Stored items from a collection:
*** Begin section ***
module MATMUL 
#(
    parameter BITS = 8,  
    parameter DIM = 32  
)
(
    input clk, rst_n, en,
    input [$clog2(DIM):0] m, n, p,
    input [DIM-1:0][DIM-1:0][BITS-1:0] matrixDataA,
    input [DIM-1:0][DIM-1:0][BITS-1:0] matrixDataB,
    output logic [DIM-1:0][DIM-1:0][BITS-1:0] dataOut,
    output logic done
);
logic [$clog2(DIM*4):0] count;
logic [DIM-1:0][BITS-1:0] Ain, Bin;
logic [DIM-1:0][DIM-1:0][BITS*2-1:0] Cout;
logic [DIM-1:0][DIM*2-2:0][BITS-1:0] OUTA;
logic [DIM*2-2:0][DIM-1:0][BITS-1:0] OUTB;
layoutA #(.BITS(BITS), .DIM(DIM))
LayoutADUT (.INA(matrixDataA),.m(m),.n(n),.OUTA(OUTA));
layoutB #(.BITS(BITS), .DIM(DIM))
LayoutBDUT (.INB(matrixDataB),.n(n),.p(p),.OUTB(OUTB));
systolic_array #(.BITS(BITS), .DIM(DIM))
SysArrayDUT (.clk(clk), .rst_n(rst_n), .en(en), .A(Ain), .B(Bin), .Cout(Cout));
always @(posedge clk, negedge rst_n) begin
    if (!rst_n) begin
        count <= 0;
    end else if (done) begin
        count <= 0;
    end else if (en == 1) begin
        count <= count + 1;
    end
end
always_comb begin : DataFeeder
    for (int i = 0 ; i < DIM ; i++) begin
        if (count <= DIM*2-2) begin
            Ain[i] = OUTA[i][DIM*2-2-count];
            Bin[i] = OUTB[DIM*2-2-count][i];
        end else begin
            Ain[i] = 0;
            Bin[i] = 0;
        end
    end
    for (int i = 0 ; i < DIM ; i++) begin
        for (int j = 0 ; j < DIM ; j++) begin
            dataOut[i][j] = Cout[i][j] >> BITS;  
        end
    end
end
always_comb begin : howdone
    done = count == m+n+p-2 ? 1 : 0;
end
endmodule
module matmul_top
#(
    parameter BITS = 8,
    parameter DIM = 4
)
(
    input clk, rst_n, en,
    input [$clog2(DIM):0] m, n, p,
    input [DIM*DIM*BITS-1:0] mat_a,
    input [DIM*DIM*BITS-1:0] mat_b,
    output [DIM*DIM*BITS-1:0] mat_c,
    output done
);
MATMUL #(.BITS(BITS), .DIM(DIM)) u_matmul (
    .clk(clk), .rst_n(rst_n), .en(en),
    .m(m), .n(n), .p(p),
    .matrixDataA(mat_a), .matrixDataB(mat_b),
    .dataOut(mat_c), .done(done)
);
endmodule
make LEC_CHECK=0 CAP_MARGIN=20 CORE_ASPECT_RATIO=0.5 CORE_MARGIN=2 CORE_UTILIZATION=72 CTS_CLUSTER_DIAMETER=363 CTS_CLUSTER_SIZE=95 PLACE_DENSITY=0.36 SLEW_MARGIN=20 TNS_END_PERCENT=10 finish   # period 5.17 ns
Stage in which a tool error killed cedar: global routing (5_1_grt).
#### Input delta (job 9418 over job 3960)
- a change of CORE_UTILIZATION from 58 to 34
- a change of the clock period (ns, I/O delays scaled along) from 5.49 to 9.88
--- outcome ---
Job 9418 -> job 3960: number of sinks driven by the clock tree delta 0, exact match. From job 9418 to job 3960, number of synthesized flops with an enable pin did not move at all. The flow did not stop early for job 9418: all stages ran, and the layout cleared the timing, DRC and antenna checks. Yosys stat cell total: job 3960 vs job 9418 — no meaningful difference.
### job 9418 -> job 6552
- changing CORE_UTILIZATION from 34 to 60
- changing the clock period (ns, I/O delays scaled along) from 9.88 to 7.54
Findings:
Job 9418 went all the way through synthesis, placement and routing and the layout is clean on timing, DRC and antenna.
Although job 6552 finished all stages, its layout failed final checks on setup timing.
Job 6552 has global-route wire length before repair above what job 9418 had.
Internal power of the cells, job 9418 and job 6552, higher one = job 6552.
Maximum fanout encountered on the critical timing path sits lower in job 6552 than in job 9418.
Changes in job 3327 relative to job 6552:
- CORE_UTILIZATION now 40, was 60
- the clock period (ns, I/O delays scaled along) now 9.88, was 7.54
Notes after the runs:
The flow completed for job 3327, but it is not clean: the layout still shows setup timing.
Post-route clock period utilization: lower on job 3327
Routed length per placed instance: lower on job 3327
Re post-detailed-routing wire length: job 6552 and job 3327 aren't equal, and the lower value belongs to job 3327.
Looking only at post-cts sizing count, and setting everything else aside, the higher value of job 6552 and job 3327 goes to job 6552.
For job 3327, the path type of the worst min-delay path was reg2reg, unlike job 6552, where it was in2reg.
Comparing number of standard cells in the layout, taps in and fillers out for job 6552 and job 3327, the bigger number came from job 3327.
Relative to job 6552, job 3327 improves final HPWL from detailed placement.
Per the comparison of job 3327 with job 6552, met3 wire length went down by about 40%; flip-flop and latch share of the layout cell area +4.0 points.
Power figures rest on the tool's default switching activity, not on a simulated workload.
*** End section ***
**Exercise:** Retype each entry exactly, leaving none of them out.

**Exercise answer:**
module MATMUL 
#(
    parameter BITS = 8,  
    parameter DIM = 32  
)
(
    input clk, rst_n, en,
    input [$clog2(DIM):0] m, n, p,
    input [DIM-1:0][DIM-1:0][BITS-1:0] matrixDataA,
    input [DIM-1:0][DIM-1:0][BITS-1:0] matrixDataB,
    output logic [DIM-1:0][DIM-1:0][BITS-1:0] dataOut,
    output logic done
);
logic [$clog2(DIM*4):0] count;
logic [DIM-1:0][BITS-1:0] Ain, Bin;
logic [DIM-1:0][DIM-1:0][BITS*2-1:0] Cout;
logic [DIM-1:0][DIM*2-2:0][BITS-1:0] OUTA;
logic [DIM*2-2:0][DIM-1:0][BITS-1:0] OUTB;
layoutA #(.BITS(BITS), .DIM(DIM))
LayoutADUT (.INA(matrixDataA),.m(m),.n(n),.OUTA(OUTA));
layoutB #(.BITS(BITS), .DIM(DIM))
LayoutBDUT (.INB(matrixDataB),.n(n),.p(p),.OUTB(OUTB));
systolic_array #(.BITS(BITS), .DIM(DIM))
SysArrayDUT (.clk(clk), .rst_n(rst_n), .en(en), .A(Ain), .B(Bin), .Cout(Cout));
always @(posedge clk, negedge rst_n) begin
    if (!rst_n) begin
        count <= 0;
    end else if (done) begin
        count <= 0;
    end else if (en == 1) begin
        count <= count + 1;
    end
end
always_comb begin : DataFeeder
    for (int i = 0 ; i < DIM ; i++) begin
        if (count <= DIM*2-2) begin
            Ain[i] = OUTA[i][DIM*2-2-count];
            Bin[i] = OUTB[DIM*2-2-count][i];
        end else begin
            Ain[i] = 0;
            Bin[i] = 0;
        end
    end
    for (int i = 0 ; i < DIM ; i++) begin
        for (int j = 0 ; j < DIM ; j++) begin
            dataOut[i][j] = Cout[i][j] >> BITS;  
        end
    end
end
always_comb begin : howdone
    done = count == m+n+p-2 ? 1 : 0;
end
endmodule
module matmul_top
#(
    parameter BITS = 8,
    parameter DIM = 4
)
(
    input clk, rst_n, en,
    input [$clog2(DIM):0] m, n, p,
    input [DIM*DIM*BITS-1:0] mat_a,
    input [DIM*DIM*BITS-1:0] mat_b,
    output [DIM*DIM*BITS-1:0] mat_c,
    output done
);
MATMUL #(.BITS(BITS), .DIM(DIM)) u_matmul (
    .clk(clk), .rst_n(rst_n), .en(en),
    .m(m), .n(n), .p(p),
    .matrixDataA(mat_a), .matrixDataB(mat_b),
    .dataOut(mat_c), .done(done)
);
endmodule
make LEC_CHECK=0 CAP_MARGIN=20 CORE_ASPECT_RATIO=0.5 CORE_MARGIN=2 CORE_UTILIZATION=72 CTS_CLUSTER_DIAMETER=363 CTS_CLUSTER_SIZE=95 PLACE_DENSITY=0.36 SLEW_MARGIN=20 TNS_END_PERCENT=10 finish   # period 5.17 ns
Stage in which a tool error killed cedar: global routing (5_1_grt).
#### Input delta (job 9418 over job 3960)
- a change of CORE_UTILIZATION from 58 to 34
- a change of the clock period (ns, I/O delays scaled along) from 5.49 to 9.88
--- outcome ---
Job 9418 -> job 3960: number of sinks driven by the clock tree delta 0, exact match. From job 9418 to job 3960, number of synthesized flops with an enable pin did not move at all. The flow did not stop early for job 9418: all stages ran, and the layout cleared the timing, DRC and antenna checks. Yosys stat cell total: job 3960 vs job 9418 — no meaningful difference.
### job 9418 -> job 6552
- changing CORE_UTILIZATION from 34 to 60
- changing the clock period (ns, I/O delays scaled along) from 9.88 to 7.54
Findings:
Job 9418 went all the way through synthesis, placement and routing and the layout is clean on timing, DRC and antenna.
Although job 6552 finished all stages, its layout failed final checks on setup timing.
Job 6552 has global-route wire length before repair above what job 9418 had.
Internal power of the cells, job 9418 and job 6552, higher one = job 6552.
Maximum fanout encountered on the critical timing path sits lower in job 6552 than in job 9418.
Changes in job 3327 relative to job 6552:
- CORE_UTILIZATION now 40, was 60
- the clock period (ns, I/O delays scaled along) now 9.88, was 7.54
Notes after the runs:
The flow completed for job 3327, but it is not clean: the layout still shows setup timing.
Post-route clock period utilization: lower on job 3327
Routed length per placed instance: lower on job 3327
Re post-detailed-routing wire length: job 6552 and job 3327 aren't equal, and the lower value belongs to job 3327.
Looking only at post-cts sizing count, and setting everything else aside, the higher value of job 6552 and job 3327 goes to job 6552.
For job 3327, the path type of the worst min-delay path was reg2reg, unlike job 6552, where it was in2reg.
Comparing number of standard cells in the layout, taps in and fillers out for job 6552 and job 3327, the bigger number came from job 3327.
Relative to job 6552, job 3327 improves final HPWL from detailed placement.
Per the comparison of job 3327 with job 6552, met3 wire length went down by about 40%; flip-flop and latch share of the layout cell area +4.0 points.
Power figures rest on the tool's default switching activity, not on a simulated workload.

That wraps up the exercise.